One of the most interesting outcomes of our cousin-to-cousin phone conversation was that Jeannie told me several things about my maternal grandfather that I never knew. In order to explain why I did not know more about my grandfather, I need to provide some family background. First, Ralph Ernest Netherland was twenty-three years older than my grandmother, Rosa Mae Pettus, when they married. Second, he and my grandmother divorced when my mother was 14 years old and her only sibling, a brother, was 11. My mother's contact with her father after the divorce was limited, and when she married my father less than 5 years later, the newlyweds soon moved out of state where my father was working at the time. Third, I had never met my grandfather Netherland until my parents took my brothers and me to see him at a Jackson, Mississippi hospital in April of 1959, where he was suffering from terminal stomach cancer. Several days later, on April 10, 1959, Ralph Netherland died of the same disease that eventually caused the deaths of five of his siblings.

What Jeannie told me about Ralph Netherland was priceless information about a grandfather I had never known. As a child, Jeannie often visited her grandmother, Amy, at the old Netherland home place near Coxburg, Mississippi, where Ralph also lived.
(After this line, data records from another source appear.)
==> config.mk <==
export PLATFORM = sky130hd
export DESIGN_NAME = rgb332_ordered_dither_codec
export DESIGN_NICKNAME = d
export VERILOG_FILES = /design/src/design/rgbd_pkg.sv /design/src/design/rgbd_dp.sv /design/src/design/rgb332_ordered_dither_codec.sv
export SDC_FILE = /design/constraint.sdc
export NUM_CORES = 1
export LEC_CHECK = 0
export BUFFER_PORTS_ARGS = -buffer_cell sky130_fd_sc_hd__buf_2
export CORE_MARGIN = 3
export CORE_UTILIZATION = 36
export CTS_CLUSTER_SIZE = 28
export DETAILED_ROUTE_END_ITERATION = 10
export GPL_TIMING_DRIVEN = 1
export PLACE_DENSITY_LB_ADDON = 0.15
export SLEW_MARGIN = 20
export SYNTH_ARGS = -nofsm -noshare
export SYNTH_HDL_FRONTEND = slang
export SYNTH_HIERARCHICAL = 1
export SYNTH_SLANG_ARGS = --single-unit
==> constraint.sdc <==
create_clock -name clk -period 10.89 [get_ports clk]
set_clock_uncertainty 0.2 [all_clocks]
set_input_delay 2.178 -clock clk [delete_from_list [all_inputs] [get_ports clk]]
set_output_delay 2.178 -clock clk [all_outputs]
set_load 0.03 [all_outputs]
### src/rgbls_seq.sv
// ----------------------------------------------------------------------------
// Serializer sequencer
// Decodes an input beat, range-checks the address and walks the chain one
// chip at a time with a single shared counter and compare during an update.
// ----------------------------------------------------------------------------
`timescale 1ns / 1ps

module rgbls_seq import rgbls_pkg::*; (
  input  logic              clk,
  input  logic              rst,
  input  logic              in_valid,
  input  logic [1:0]        operation,
  input  logic [CHIP_W-1:0] chip_index,
  input  logic [CHAN_W-1:0] channel_index,
  input  logic [CHIP_W-1:0] eff_chips,
  input  logic              out_free,
  output ctrl_t             ctrl
);

  state_t            state;
  state_t            state_next;
  logic [CHIP_W-1:0] idx;
  logic              more_chips;
  logic              slot_ok;
  op_t               op;

  assign op         = op_t'(operation);
  assign more_chips = (idx < eff_chips);
  assign slot_ok    = (chip_index < eff_chips) && (channel_index < CHAN_W'(NUM_CHANNELS));

  // Next state.
  always_comb begin
    state_next = state;
    unique case (state)
      ST_IDLE: begin
        if (in_valid) begin
          unique case (op)
            OP_READ:   state_next = ST_REPLY;
            OP_UPDATE: state_next = ST_SCAN;
            OP_WRITE:  state_next = ST_IDLE;
            OP_NONE:   state_next = ST_IDLE;
          endcase
        end
      end
      ST_REPLY: if (out_free) state_next = ST_IDLE;
      ST_SCAN:  state_next = more_chips ? ST_FRAME : ST_LATCH;
      ST_FRAME: if (out_free) state_next = ST_SCAN;
      ST_LATCH: if (out_free) state_next = ST_IDLE;
      default:  state_next = ST_IDLE;
    endcase
  end

  // Outputs.
  always_comb begin
    ctrl            = '0;
    ctrl.slot_ok    = slot_ok;
    ctrl.in_ready   = (state == ST_IDLE);
    ctrl.rd_addr    = (state == ST_IDLE) ? chip_index[ADDR_W-1:0] : idx[ADDR_W-1:0];
    ctrl.wr_en      = (state == ST_IDLE) && in_valid && (op == OP_WRITE) && slot_ok;
    ctrl.rd_en      = ((state == ST_IDLE) && in_valid && (op == OP_READ)) ||
                      ((state == ST_SCAN) && more_chips);
    ctrl.load_reply = (state == ST_REPLY) && out_free;
    ctrl.load_frame = (state == ST_FRAME) && out_free;
    ctrl.load_latch = (state == ST_LATCH) && out_free;
  end

  // State register.
  always_ff @(posedge clk) begin
    if (rst) begin
      state <= ST_IDLE;
    end else begin
      state <= state_next;
    end
  end

  // Chip counter: cleared when an update is taken, stepped per frame sent.
  always_ff @(posedge clk) begin
    if (rst) begin
      idx <= '0;
    end else if ((state == ST_IDLE) && in_valid && (op == OP_UPDATE)) begin
      idx <= '0;
    end else if ((state == ST_FRAME) && out_free) begin
      idx <= CHIP_W'(idx + 1'b1);
    end
  end

endmodule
According to Jeannie, Ralph kept a beehive that provided honey to the family. One of Jeannie's fondest memories was eating hot, homemade bread spread with Ralph's homegrown honey. In my mind's eye, I can see the children eating the treat on the wide front porch of the big old house in the country. Jeannie also told me that Ralph kept a trunk filled with childhood keepsakes, as well as a his grandfather Netherland's Confederate uniform, that he allowed Jeannie and the other grandchildren to look through when they visited. Jeannie also shared with me information about her generation, who married whom, where the families moved when they left Mississippi, their occupations, and where some of them now live.

When our conversation ended, we planned to talk again and promised to continue to share our families' histories. Ironically, I had taken photos of four Wallis headstones when we visited Coxburg Cemetery in May of this year. Now I know how these Wallis family members are related to my Netherland family.

Thank you, Jeannie Wallis Bowser, for finding this Netherland cousin!